Content starts

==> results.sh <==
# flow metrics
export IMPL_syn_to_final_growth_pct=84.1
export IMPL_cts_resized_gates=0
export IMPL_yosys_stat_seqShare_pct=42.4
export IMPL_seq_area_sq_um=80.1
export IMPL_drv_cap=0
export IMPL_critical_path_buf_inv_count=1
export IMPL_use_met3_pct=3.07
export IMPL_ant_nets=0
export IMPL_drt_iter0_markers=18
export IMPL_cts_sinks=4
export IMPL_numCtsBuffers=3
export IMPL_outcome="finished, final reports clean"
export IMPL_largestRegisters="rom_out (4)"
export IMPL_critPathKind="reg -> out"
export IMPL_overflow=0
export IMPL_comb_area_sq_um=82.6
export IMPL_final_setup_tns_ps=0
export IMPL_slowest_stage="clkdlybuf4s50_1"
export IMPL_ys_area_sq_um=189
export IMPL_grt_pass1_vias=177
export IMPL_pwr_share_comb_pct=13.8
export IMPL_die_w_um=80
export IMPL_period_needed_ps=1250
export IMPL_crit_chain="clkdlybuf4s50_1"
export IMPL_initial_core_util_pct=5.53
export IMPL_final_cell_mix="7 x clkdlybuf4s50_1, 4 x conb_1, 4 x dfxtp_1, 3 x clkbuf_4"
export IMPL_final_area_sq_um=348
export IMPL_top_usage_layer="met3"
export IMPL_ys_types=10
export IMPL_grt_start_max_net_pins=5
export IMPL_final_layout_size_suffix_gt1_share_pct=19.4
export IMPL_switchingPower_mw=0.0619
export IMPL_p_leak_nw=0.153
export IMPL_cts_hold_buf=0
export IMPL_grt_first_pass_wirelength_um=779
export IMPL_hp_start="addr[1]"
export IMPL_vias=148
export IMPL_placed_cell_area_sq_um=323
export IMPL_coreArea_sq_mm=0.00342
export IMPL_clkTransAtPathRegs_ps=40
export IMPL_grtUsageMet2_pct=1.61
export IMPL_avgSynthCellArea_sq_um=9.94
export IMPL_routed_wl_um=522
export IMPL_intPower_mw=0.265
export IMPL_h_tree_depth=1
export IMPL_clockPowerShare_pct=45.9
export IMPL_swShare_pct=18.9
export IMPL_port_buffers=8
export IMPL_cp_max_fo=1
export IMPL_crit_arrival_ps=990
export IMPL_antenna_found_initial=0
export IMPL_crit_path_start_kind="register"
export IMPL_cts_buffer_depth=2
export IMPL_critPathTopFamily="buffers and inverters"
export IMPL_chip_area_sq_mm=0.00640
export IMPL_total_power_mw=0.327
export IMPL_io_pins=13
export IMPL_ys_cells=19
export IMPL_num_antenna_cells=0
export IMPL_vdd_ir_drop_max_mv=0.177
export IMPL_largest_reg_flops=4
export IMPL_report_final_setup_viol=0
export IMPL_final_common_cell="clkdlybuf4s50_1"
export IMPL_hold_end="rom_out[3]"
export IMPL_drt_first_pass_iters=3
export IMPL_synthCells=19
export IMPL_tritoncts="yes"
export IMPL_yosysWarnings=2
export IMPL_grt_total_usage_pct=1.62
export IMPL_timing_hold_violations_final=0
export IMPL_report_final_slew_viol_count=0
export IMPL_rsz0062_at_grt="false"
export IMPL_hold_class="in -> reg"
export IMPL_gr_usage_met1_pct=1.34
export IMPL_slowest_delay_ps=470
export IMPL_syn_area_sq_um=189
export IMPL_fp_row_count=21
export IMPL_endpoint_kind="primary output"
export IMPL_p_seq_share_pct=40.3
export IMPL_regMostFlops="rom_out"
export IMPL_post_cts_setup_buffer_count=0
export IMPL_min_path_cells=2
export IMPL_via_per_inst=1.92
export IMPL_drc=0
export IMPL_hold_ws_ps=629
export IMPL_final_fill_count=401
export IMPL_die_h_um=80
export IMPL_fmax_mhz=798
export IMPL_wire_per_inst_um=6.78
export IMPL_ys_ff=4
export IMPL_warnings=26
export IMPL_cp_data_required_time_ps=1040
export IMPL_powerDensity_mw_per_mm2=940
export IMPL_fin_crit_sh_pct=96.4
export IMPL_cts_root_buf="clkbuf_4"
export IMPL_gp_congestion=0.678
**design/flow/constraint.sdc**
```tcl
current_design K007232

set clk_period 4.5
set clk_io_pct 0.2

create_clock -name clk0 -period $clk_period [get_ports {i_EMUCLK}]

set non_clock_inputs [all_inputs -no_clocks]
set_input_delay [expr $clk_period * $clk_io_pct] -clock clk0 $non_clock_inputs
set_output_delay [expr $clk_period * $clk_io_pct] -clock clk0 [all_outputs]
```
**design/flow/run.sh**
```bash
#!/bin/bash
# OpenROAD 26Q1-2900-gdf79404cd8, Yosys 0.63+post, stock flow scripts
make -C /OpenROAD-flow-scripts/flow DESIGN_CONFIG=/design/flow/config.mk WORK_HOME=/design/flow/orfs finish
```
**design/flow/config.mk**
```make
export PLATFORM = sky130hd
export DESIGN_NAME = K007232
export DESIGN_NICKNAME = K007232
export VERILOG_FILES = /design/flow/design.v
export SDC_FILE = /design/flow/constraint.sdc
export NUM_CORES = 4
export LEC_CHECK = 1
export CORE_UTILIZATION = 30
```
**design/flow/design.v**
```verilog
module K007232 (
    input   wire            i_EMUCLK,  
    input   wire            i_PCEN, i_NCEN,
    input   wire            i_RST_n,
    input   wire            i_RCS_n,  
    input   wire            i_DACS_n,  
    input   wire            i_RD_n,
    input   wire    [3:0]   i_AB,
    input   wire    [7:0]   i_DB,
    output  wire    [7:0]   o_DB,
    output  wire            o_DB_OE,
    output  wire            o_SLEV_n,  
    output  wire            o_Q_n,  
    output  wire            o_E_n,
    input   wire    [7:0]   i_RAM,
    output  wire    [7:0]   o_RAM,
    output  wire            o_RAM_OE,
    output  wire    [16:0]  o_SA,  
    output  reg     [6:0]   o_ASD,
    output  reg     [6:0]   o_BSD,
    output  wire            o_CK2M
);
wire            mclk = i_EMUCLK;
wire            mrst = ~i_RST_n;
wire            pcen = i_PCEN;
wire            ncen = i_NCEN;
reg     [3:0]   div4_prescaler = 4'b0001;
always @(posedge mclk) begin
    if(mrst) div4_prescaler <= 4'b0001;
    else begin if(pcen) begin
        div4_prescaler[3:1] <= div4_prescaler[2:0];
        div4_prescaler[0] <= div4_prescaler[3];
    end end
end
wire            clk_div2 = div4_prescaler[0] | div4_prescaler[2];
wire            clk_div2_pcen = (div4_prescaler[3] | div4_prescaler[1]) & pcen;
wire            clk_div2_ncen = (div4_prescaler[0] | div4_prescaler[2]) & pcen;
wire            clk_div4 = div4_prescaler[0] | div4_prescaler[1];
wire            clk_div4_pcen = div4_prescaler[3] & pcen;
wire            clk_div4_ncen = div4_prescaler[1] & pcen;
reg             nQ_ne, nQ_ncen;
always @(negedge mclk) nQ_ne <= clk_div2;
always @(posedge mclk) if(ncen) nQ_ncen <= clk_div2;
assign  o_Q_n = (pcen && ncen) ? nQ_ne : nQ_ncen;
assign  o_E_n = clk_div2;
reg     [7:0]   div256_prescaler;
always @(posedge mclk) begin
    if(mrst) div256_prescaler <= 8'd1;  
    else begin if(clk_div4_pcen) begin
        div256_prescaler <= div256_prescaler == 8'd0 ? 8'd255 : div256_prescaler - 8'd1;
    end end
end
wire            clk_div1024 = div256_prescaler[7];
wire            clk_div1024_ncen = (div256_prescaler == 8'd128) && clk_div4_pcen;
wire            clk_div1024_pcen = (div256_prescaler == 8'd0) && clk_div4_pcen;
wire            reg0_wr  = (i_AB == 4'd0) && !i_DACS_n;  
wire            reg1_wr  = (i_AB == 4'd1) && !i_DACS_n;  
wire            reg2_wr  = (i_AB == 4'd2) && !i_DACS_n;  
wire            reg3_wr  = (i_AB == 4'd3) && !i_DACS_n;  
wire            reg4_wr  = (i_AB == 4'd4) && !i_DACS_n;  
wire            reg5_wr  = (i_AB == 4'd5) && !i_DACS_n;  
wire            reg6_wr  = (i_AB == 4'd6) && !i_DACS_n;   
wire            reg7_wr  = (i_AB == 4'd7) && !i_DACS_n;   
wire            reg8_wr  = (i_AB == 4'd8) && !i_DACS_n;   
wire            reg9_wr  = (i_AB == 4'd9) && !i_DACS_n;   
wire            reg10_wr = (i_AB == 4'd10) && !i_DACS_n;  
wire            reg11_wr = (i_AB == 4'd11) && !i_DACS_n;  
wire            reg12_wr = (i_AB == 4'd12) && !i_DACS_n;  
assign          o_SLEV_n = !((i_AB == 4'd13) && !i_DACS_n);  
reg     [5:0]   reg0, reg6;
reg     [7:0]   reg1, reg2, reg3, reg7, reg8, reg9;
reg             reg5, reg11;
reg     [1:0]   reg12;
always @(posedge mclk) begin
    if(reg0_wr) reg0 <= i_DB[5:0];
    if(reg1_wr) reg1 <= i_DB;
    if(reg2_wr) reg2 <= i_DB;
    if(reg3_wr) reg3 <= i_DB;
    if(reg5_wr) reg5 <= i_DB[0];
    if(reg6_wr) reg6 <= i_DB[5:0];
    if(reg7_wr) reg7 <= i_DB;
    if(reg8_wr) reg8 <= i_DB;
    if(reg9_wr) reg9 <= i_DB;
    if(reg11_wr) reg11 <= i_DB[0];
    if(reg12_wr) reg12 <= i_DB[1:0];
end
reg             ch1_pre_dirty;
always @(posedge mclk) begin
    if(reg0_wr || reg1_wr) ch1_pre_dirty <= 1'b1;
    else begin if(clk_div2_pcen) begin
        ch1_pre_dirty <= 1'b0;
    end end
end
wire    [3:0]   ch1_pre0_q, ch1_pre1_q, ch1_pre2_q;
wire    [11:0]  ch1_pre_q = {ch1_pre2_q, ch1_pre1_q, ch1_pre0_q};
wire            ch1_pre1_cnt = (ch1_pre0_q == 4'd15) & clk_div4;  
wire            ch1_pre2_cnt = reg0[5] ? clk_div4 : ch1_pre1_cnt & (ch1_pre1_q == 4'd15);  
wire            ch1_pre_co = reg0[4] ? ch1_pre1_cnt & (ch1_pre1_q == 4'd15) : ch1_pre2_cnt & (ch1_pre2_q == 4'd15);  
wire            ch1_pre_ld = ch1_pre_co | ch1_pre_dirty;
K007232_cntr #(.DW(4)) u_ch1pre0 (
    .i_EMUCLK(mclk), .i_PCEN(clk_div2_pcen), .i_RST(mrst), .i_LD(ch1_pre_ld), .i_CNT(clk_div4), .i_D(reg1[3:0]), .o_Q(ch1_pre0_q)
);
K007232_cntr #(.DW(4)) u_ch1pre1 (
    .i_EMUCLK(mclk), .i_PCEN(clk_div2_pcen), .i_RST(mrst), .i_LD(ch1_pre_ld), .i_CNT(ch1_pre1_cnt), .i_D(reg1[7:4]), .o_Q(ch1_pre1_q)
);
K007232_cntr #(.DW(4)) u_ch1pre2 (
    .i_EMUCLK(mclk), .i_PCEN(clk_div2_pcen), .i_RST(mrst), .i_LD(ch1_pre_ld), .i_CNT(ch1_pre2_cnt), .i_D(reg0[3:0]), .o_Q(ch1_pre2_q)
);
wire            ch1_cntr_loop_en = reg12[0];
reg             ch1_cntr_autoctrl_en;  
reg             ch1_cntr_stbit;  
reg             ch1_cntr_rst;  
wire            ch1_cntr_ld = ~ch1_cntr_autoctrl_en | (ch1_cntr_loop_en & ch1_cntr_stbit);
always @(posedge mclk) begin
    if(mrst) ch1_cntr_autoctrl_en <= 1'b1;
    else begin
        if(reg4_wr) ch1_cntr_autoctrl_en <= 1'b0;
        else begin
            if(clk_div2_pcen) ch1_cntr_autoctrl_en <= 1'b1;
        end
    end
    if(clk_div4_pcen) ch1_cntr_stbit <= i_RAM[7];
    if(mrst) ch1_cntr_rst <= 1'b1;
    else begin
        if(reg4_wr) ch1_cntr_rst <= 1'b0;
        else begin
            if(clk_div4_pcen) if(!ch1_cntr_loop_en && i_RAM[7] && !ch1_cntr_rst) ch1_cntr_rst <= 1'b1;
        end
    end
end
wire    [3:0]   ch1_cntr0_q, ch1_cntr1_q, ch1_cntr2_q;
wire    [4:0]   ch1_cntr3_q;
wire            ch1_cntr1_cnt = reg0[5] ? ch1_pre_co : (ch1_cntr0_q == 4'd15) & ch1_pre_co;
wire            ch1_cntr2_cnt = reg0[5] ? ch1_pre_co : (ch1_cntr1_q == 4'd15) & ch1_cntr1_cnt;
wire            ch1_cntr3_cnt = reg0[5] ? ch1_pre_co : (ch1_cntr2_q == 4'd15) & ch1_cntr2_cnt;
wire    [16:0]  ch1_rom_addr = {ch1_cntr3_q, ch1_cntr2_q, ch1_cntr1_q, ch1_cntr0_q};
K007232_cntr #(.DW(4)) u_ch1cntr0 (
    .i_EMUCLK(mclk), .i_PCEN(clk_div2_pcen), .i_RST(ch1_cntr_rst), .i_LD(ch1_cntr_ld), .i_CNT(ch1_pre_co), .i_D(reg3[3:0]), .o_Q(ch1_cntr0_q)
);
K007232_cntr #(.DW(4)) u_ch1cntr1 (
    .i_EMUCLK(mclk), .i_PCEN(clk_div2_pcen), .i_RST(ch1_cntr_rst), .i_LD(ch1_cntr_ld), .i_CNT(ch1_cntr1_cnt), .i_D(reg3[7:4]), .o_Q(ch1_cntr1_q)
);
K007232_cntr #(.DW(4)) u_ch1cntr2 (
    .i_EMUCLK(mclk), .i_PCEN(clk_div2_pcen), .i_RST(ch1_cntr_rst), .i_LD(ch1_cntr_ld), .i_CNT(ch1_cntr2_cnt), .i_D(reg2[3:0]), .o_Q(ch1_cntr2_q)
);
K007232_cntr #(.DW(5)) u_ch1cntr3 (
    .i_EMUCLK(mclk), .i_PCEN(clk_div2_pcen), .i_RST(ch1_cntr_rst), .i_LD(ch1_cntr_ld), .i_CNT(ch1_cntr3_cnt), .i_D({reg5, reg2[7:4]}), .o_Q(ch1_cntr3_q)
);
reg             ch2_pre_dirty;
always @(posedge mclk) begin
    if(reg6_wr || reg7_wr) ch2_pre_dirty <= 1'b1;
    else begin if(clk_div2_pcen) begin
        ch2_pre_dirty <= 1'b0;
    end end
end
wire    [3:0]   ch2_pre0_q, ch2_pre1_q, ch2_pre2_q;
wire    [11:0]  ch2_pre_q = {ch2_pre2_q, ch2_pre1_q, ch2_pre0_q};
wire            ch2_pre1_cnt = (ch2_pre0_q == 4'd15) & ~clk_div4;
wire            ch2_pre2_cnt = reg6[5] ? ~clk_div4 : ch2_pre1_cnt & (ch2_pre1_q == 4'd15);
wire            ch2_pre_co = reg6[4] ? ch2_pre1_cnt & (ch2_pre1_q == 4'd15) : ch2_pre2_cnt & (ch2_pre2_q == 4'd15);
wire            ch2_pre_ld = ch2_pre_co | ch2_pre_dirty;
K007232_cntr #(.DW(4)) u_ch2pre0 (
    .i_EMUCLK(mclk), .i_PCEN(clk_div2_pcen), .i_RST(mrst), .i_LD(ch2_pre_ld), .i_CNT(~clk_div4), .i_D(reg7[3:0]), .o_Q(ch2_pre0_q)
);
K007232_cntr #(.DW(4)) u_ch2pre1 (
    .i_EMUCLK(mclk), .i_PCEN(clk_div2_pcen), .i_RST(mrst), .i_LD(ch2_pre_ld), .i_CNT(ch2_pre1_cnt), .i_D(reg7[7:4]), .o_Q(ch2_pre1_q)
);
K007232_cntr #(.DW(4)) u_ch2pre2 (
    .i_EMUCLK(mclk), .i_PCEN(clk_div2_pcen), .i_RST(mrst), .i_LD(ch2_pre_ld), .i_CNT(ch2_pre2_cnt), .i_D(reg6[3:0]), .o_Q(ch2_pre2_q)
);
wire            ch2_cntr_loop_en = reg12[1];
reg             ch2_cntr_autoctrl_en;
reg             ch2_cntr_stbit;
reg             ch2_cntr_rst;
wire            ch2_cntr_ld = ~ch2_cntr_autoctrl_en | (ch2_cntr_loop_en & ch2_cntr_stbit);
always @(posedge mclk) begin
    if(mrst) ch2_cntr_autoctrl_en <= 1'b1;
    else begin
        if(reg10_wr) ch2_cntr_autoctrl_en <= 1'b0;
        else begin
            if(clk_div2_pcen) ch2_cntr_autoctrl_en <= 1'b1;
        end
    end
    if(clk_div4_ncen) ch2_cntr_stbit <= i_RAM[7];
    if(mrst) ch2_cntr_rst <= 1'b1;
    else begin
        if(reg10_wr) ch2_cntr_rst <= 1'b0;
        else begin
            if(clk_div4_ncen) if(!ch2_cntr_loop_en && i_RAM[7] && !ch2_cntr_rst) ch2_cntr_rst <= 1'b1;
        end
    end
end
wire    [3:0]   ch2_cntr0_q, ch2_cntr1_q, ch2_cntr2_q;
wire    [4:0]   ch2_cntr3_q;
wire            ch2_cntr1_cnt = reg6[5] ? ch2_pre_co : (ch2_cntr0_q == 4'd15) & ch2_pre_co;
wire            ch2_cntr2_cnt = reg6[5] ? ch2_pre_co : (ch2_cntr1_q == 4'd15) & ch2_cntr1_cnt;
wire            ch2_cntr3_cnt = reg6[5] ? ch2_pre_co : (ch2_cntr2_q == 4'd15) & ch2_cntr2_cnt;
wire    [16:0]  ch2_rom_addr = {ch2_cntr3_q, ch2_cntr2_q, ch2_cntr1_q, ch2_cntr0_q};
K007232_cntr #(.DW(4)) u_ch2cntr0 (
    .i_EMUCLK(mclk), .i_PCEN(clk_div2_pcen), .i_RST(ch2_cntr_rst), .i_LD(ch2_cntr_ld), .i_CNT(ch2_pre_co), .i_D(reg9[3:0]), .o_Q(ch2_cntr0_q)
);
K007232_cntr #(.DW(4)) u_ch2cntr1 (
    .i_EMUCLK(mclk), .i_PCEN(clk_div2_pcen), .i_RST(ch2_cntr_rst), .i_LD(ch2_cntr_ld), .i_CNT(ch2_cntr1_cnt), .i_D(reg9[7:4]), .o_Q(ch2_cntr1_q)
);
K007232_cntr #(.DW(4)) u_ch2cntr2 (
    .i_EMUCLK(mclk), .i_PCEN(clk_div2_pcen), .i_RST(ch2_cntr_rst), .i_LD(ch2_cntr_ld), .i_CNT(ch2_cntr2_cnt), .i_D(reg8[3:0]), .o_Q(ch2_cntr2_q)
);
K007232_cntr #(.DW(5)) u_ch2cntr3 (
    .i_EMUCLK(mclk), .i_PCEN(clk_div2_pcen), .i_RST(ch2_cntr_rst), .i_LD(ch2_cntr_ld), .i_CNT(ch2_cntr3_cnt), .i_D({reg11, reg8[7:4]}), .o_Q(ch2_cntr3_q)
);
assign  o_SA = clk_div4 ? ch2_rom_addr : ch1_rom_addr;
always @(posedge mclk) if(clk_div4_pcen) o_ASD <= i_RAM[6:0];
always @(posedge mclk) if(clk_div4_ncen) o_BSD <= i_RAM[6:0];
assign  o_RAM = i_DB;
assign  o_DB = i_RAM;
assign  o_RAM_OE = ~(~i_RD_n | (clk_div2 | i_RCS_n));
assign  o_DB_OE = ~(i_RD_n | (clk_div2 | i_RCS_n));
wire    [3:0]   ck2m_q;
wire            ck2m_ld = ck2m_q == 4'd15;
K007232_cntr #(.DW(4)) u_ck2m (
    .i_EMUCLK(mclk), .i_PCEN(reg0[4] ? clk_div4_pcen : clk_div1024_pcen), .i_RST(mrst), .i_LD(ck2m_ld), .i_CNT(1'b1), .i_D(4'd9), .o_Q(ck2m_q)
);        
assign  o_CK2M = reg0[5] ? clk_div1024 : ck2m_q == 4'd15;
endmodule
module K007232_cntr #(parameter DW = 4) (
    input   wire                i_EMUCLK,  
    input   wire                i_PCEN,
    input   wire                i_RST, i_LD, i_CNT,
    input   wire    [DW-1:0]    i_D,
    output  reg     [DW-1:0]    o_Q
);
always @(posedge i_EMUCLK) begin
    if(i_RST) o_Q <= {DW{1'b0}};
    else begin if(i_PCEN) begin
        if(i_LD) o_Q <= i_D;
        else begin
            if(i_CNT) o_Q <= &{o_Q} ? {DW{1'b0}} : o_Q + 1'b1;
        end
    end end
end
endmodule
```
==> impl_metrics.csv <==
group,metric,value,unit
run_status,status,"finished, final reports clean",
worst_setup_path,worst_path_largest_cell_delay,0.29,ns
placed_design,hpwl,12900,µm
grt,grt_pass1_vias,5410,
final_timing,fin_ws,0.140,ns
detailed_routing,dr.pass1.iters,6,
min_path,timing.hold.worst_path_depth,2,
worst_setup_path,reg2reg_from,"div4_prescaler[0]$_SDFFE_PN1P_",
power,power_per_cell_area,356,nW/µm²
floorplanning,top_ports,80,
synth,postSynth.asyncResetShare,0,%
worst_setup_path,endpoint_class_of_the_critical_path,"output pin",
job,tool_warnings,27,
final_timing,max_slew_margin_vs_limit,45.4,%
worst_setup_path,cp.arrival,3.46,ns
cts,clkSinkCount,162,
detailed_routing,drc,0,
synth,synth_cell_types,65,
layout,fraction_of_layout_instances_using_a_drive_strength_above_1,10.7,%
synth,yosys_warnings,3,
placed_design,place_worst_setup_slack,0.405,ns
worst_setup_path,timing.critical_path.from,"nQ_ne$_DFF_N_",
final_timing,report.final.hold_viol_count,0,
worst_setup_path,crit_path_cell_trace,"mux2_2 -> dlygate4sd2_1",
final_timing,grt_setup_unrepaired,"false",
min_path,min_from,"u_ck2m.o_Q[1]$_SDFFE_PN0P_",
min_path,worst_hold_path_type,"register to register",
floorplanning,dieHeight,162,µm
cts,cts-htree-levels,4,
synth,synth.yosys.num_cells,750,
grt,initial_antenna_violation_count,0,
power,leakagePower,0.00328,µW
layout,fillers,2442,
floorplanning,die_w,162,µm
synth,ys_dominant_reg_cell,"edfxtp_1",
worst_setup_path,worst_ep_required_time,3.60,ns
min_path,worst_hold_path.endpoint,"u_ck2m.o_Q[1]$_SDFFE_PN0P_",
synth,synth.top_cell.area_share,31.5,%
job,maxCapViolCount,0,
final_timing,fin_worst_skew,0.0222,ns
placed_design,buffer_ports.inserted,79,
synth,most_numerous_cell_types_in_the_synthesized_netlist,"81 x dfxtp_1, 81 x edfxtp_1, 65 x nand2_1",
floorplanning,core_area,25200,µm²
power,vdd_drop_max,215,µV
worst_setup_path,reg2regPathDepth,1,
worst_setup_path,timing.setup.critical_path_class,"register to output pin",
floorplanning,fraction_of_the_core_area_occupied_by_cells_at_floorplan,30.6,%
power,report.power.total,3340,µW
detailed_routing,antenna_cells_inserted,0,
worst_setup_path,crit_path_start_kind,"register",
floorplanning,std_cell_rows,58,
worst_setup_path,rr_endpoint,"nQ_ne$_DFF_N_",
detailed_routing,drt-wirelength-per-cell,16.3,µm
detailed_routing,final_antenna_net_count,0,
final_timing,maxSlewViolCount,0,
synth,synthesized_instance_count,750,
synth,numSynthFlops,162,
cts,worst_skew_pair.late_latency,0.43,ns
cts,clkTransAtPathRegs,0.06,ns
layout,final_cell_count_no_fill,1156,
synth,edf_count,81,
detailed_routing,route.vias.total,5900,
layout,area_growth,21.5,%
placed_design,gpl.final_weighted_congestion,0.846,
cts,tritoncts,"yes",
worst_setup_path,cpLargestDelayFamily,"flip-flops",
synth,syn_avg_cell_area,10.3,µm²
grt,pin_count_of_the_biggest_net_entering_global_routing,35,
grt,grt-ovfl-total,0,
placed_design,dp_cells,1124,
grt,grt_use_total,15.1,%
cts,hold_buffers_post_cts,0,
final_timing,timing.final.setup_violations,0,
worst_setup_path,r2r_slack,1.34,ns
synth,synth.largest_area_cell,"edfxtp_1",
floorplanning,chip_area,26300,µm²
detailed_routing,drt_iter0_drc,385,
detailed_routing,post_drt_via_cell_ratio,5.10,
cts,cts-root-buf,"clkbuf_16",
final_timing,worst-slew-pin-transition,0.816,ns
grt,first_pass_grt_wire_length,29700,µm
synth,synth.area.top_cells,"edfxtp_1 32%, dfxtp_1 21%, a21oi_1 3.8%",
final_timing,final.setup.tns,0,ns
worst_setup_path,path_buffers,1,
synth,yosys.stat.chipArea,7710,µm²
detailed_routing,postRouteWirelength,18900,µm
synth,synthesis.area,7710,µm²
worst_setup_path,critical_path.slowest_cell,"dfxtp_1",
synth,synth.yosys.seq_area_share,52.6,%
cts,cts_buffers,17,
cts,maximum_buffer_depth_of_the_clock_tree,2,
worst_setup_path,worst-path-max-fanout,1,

Content ends

[Work order]
Up to and including the line containing "export IMPL_placed_cell_area_sq_um=323", please write out the listing exactly, starting from its first line.

[Task output]
==> results.sh <==
# flow metrics
export IMPL_syn_to_final_growth_pct=84.1
export IMPL_cts_resized_gates=0
export IMPL_yosys_stat_seqShare_pct=42.4
export IMPL_seq_area_sq_um=80.1
export IMPL_drv_cap=0
export IMPL_critical_path_buf_inv_count=1
export IMPL_use_met3_pct=3.07
export IMPL_ant_nets=0
export IMPL_drt_iter0_markers=18
export IMPL_cts_sinks=4
export IMPL_numCtsBuffers=3
export IMPL_outcome="finished, final reports clean"
export IMPL_largestRegisters="rom_out (4)"
export IMPL_critPathKind="reg -> out"
export IMPL_overflow=0
export IMPL_comb_area_sq_um=82.6
export IMPL_final_setup_tns_ps=0
export IMPL_slowest_stage="clkdlybuf4s50_1"
export IMPL_ys_area_sq_um=189
export IMPL_grt_pass1_vias=177
export IMPL_pwr_share_comb_pct=13.8
export IMPL_die_w_um=80
export IMPL_period_needed_ps=1250
export IMPL_crit_chain="clkdlybuf4s50_1"
export IMPL_initial_core_util_pct=5.53
export IMPL_final_cell_mix="7 x clkdlybuf4s50_1, 4 x conb_1, 4 x dfxtp_1, 3 x clkbuf_4"
export IMPL_final_area_sq_um=348
export IMPL_top_usage_layer="met3"
export IMPL_ys_types=10
export IMPL_grt_start_max_net_pins=5
export IMPL_final_layout_size_suffix_gt1_share_pct=19.4
export IMPL_switchingPower_mw=0.0619
export IMPL_p_leak_nw=0.153
export IMPL_cts_hold_buf=0
export IMPL_grt_first_pass_wirelength_um=779
export IMPL_hp_start="addr[1]"
export IMPL_vias=148
export IMPL_placed_cell_area_sq_um=323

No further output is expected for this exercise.